> **What is required**: Check each line of the entries for "stateT" and report the ones that have it.

> **Information**:

**src/rtl/pipeline_sequencer_if.sv**
```systemverilog
// Pipeline sequencer bus: decode/execute/memory hazard inputs and the
// bypass, stall, flush and mul/div control outputs of the sequencer.
interface pipeline_sequencer_if;
    logic [4:0]  decRs1;
    logic [4:0]  decRs2;
    logic        decRs1Used;
    logic        decRs2Used;
    logic        decValid;
    logic        decIsMulDiv;
    logic [4:0]  exRd;
    logic        exWrEn;
    logic        exIsLoad;
    logic [4:0]  memRd;
    logic        memWrEn;
    logic        exBrMiss;
    logic        mdDone;
    logic [1:0]  op1BypassCtrl;
    logic [1:0]  op2BypassCtrl;
    logic        stallFetch;
    logic        stallDecode;
    logic        flushExecute;
    logic        flushDecode;
    logic        isBranchPredictMiss;
    logic        mdStart;
    logic        mdAbort;
    logic        mdTimeout;
    logic [15:0] stallCount;

    // Pipeline side: drives stage information, consumes control.
    modport master (
        output decRs1, decRs2, decRs1Used, decRs2Used, decValid, decIsMulDiv,
        output exRd, exWrEn, exIsLoad, memRd, memWrEn, exBrMiss, mdDone,
        input  op1BypassCtrl, op2BypassCtrl, stallFetch, stallDecode,
        input  flushExecute, flushDecode, isBranchPredictMiss,
        input  mdStart, mdAbort, mdTimeout, stallCount
    );

    // Sequencer side.
    modport slave (
        input  decRs1, decRs2, decRs1Used, decRs2Used, decValid, decIsMulDiv,
        input  exRd, exWrEn, exIsLoad, memRd, memWrEn, exBrMiss, mdDone,
        output op1BypassCtrl, op2BypassCtrl, stallFetch, stallDecode,
        output flushExecute, flushDecode, isBranchPredictMiss,
        output mdStart, mdAbort, mdTimeout, stallCount
    );
endinterface

```
**src/rtl/pipeline_sequencer.sv**
```systemverilog
// Pipeline sequencer: operand bypass selection, load-use stall, branch
// mispredict flush and a RUN/MD_WAIT FSM that holds the pipe while a
// multi-cycle mul/div unit works, aborting it on mispredict or timeout.
module pipeline_sequencer (
    input  logic                  clk,
    input  logic                  rst,
    pipeline_sequencer_if.slave   seqIf
);
    typedef enum logic [0:0] {RUN, MD_WAIT} stateT;

    stateT       state;
    stateT       stateNext;
    logic [5:0]  waitCnt;
    logic        loadUseHazard;
    logic        timeoutHit;
    logic        stallFetch;
    logic        stallDecode;
    logic        flushExecute;
    logic        flushDecode;
    logic        mdStart;
    logic        mdAbort;
    logic        mdTimeout;
    logic [15:0] stallCount;
    logic [1:0]  op1Sel;
    logic [1:0]  op2Sel;

    // EX/MEM result wins over MEM/WB; register 0 is never forwarded.
    function automatic logic [1:0] bypassSel(
        input logic [4:0] rs,
        input logic       used,
        input logic [4:0] exRd,
        input logic       exWrEn,
        input logic [4:0] memRd,
        input logic       memWrEn
    );
        if (used && exWrEn && exRd != 5'd0 && exRd == rs)
            return 2'd1;
        else if (used && memWrEn && memRd != 5'd0 && memRd == rs)
            return 2'd2;
        else
            return 2'd0;
    endfunction

    // Saturating increment so the stall counter pins at all-ones.
    function automatic logic [15:0] satInc(input logic [15:0] v);
        return (v == 16'hFFFF) ? v : v + 16'd1;
    endfunction

    // Forwarding selects are pure decode of the current stage registers.
    always_comb begin
        op1Sel = bypassSel(seqIf.decRs1, seqIf.decRs1Used, seqIf.exRd,
                           seqIf.exWrEn, seqIf.memRd, seqIf.memWrEn);
        op2Sel = bypassSel(seqIf.decRs2, seqIf.decRs2Used, seqIf.exRd,
                           seqIf.exWrEn, seqIf.memRd, seqIf.memWrEn);
    end

    // Load in EX whose result a used decode source needs next cycle.
    always_comb begin
        loadUseHazard = seqIf.exIsLoad && seqIf.exWrEn && seqIf.exRd != 5'd0 &&
                        ((seqIf.decRs1Used && seqIf.exRd == seqIf.decRs1) ||
                         (seqIf.decRs2Used && seqIf.exRd == seqIf.decRs2));
    end

    // Next state and control outputs; mispredict overrides everything,
    // and all control is held quiet while reset is asserted.
    always_comb begin
        stateNext    = state;
        stallFetch   = 1'b0;
        stallDecode  = 1'b0;
        flushExecute = 1'b0;
        flushDecode  = 1'b0;
        mdStart      = 1'b0;
        mdAbort      = 1'b0;
        timeoutHit   = 1'b0;
        if (!rst) begin
            stateNext = RUN;
        end else if (seqIf.exBrMiss) begin
            flushDecode  = 1'b1;
            flushExecute = 1'b1;
            mdAbort      = (state == MD_WAIT);
            stateNext    = RUN;
        end else begin
            unique case (state)
                RUN: begin
                    if (loadUseHazard) begin
                        stallFetch   = 1'b1;
                        stallDecode  = 1'b1;
                        flushExecute = 1'b1;
                    end else if (seqIf.decValid && seqIf.decIsMulDiv) begin
                        mdStart   = 1'b1;
                        stateNext = MD_WAIT;
                    end
                end
                MD_WAIT: begin
                    if (seqIf.mdDone) begin
                        stateNext = RUN;
                    end else begin
                        stallFetch   = 1'b1;
                        stallDecode  = 1'b1;
                        flushExecute = 1'b1;
                        if (waitCnt == 6'd63) begin
                            mdAbort    = 1'b1;
                            timeoutHit = 1'b1;
                            stateNext  = RUN;
                        end
                    end
                end
                default: stateNext = RUN;
            endcase
        end
    end

    // State register.
    always_ff @(posedge clk or negedge rst) begin
        if (!rst) state <= RUN;
        else      state <= stateNext;
    end

    // Wait counter restarts on each mul/div issue and counts MD_WAIT cycles.
    always_ff @(posedge clk or negedge rst) begin
        if (!rst)                                   waitCnt <= 6'd0;
        else if (state == RUN && stateNext == MD_WAIT) waitCnt <= 6'd0;
        else if (state == MD_WAIT)                  waitCnt <= waitCnt + 6'd1;
    end

    // Sticky timeout flag, cleared only by reset.
    always_ff @(posedge clk or negedge rst) begin
        if (!rst)            mdTimeout <= 1'b0;
        else if (timeoutHit) mdTimeout <= 1'b1;
    end

    // Count decode-stalled cycles, pinned at the maximum.
    always_ff @(posedge clk or negedge rst) begin
        if (!rst)             stallCount <= 16'd0;
        else if (stallDecode) stallCount <= satInc(stallCount);
    end

    assign seqIf.op1BypassCtrl       = op1Sel;
    assign seqIf.op2BypassCtrl       = op2Sel;
    assign seqIf.stallFetch          = stallFetch;
    assign seqIf.stallDecode         = stallDecode;
    assign seqIf.flushExecute        = flushExecute;
    assign seqIf.flushDecode         = flushDecode;
    assign seqIf.isBranchPredictMiss = seqIf.exBrMiss;
    assign seqIf.mdStart             = mdStart;
    assign seqIf.mdAbort             = mdAbort;
    assign seqIf.mdTimeout           = mdTimeout;
    assign seqIf.stallCount          = stallCount;
endmodule

```
**src/flat_wrapper.sv**
```systemverilog
// flat-port wrapper written by rule: the top's interface ports become plain ports
module pipeline_sequencer_flat 
  (clk, rst, seqIf_decRs1, seqIf_decRs2, seqIf_decRs1Used, seqIf_decRs2Used, seqIf_decValid, seqIf_decIsMulDiv, seqIf_exRd, seqIf_exWrEn, seqIf_exIsLoad, seqIf_memRd, seqIf_memWrEn, seqIf_exBrMiss, seqIf_mdDone, seqIf_op1BypassCtrl, seqIf_op2BypassCtrl, seqIf_stallFetch, seqIf_stallDecode, seqIf_flushExecute, seqIf_flushDecode, seqIf_isBranchPredictMiss, seqIf_mdStart, seqIf_mdAbort, seqIf_mdTimeout, seqIf_stallCount);
  pipeline_sequencer_if seqIf_i ();
  input  logic clk;
  input  logic rst;
  input wire logic [$bits(seqIf_i.decRs1)-1:0] seqIf_decRs1;
  input wire logic [$bits(seqIf_i.decRs2)-1:0] seqIf_decRs2;
  input wire logic [$bits(seqIf_i.decRs1Used)-1:0] seqIf_decRs1Used;
  input wire logic [$bits(seqIf_i.decRs2Used)-1:0] seqIf_decRs2Used;
  input wire logic [$bits(seqIf_i.decValid)-1:0] seqIf_decValid;
  input wire logic [$bits(seqIf_i.decIsMulDiv)-1:0] seqIf_decIsMulDiv;
  input wire logic [$bits(seqIf_i.exRd)-1:0] seqIf_exRd;
  input wire logic [$bits(seqIf_i.exWrEn)-1:0] seqIf_exWrEn;
  input wire logic [$bits(seqIf_i.exIsLoad)-1:0] seqIf_exIsLoad;
  input wire logic [$bits(seqIf_i.memRd)-1:0] seqIf_memRd;
  input wire logic [$bits(seqIf_i.memWrEn)-1:0] seqIf_memWrEn;
  input wire logic [$bits(seqIf_i.exBrMiss)-1:0] seqIf_exBrMiss;
  input wire logic [$bits(seqIf_i.mdDone)-1:0] seqIf_mdDone;
  output wire logic [$bits(seqIf_i.op1BypassCtrl)-1:0] seqIf_op1BypassCtrl;
  output wire logic [$bits(seqIf_i.op2BypassCtrl)-1:0] seqIf_op2BypassCtrl;
  output wire logic [$bits(seqIf_i.stallFetch)-1:0] seqIf_stallFetch;
  output wire logic [$bits(seqIf_i.stallDecode)-1:0] seqIf_stallDecode;
  output wire logic [$bits(seqIf_i.flushExecute)-1:0] seqIf_flushExecute;
  output wire logic [$bits(seqIf_i.flushDecode)-1:0] seqIf_flushDecode;
  output wire logic [$bits(seqIf_i.isBranchPredictMiss)-1:0] seqIf_isBranchPredictMiss;
  output wire logic [$bits(seqIf_i.mdStart)-1:0] seqIf_mdStart;
  output wire logic [$bits(seqIf_i.mdAbort)-1:0] seqIf_mdAbort;
  output wire logic [$bits(seqIf_i.mdTimeout)-1:0] seqIf_mdTimeout;
  output wire logic [$bits(seqIf_i.stallCount)-1:0] seqIf_stallCount;
  assign seqIf_i.decRs1 = seqIf_decRs1;
  assign seqIf_i.decRs2 = seqIf_decRs2;
  assign seqIf_i.decRs1Used = seqIf_decRs1Used;
  assign seqIf_i.decRs2Used = seqIf_decRs2Used;
  assign seqIf_i.decValid = seqIf_decValid;
  assign seqIf_i.decIsMulDiv = seqIf_decIsMulDiv;
  assign seqIf_i.exRd = seqIf_exRd;
  assign seqIf_i.exWrEn = seqIf_exWrEn;
  assign seqIf_i.exIsLoad = seqIf_exIsLoad;
  assign seqIf_i.memRd = seqIf_memRd;
  assign seqIf_i.memWrEn = seqIf_memWrEn;
  assign seqIf_i.exBrMiss = seqIf_exBrMiss;
  assign seqIf_i.mdDone = seqIf_mdDone;
  assign seqIf_op1BypassCtrl = seqIf_i.op1BypassCtrl;
  assign seqIf_op2BypassCtrl = seqIf_i.op2BypassCtrl;
  assign seqIf_stallFetch = seqIf_i.stallFetch;
  assign seqIf_stallDecode = seqIf_i.stallDecode;
  assign seqIf_flushExecute = seqIf_i.flushExecute;
  assign seqIf_flushDecode = seqIf_i.flushDecode;
  assign seqIf_isBranchPredictMiss = seqIf_i.isBranchPredictMiss;
  assign seqIf_mdStart = seqIf_i.mdStart;
  assign seqIf_mdAbort = seqIf_i.mdAbort;
  assign seqIf_mdTimeout = seqIf_i.mdTimeout;
  assign seqIf_stallCount = seqIf_i.stallCount;
  pipeline_sequencer u_core (.clk(clk), .rst(rst), .seqIf(seqIf_i));
endmodule
```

> **Response to this exercise**:
    typedef enum logic [0:0] {RUN, MD_WAIT} stateT;
    stateT       state;
    stateT       stateNext;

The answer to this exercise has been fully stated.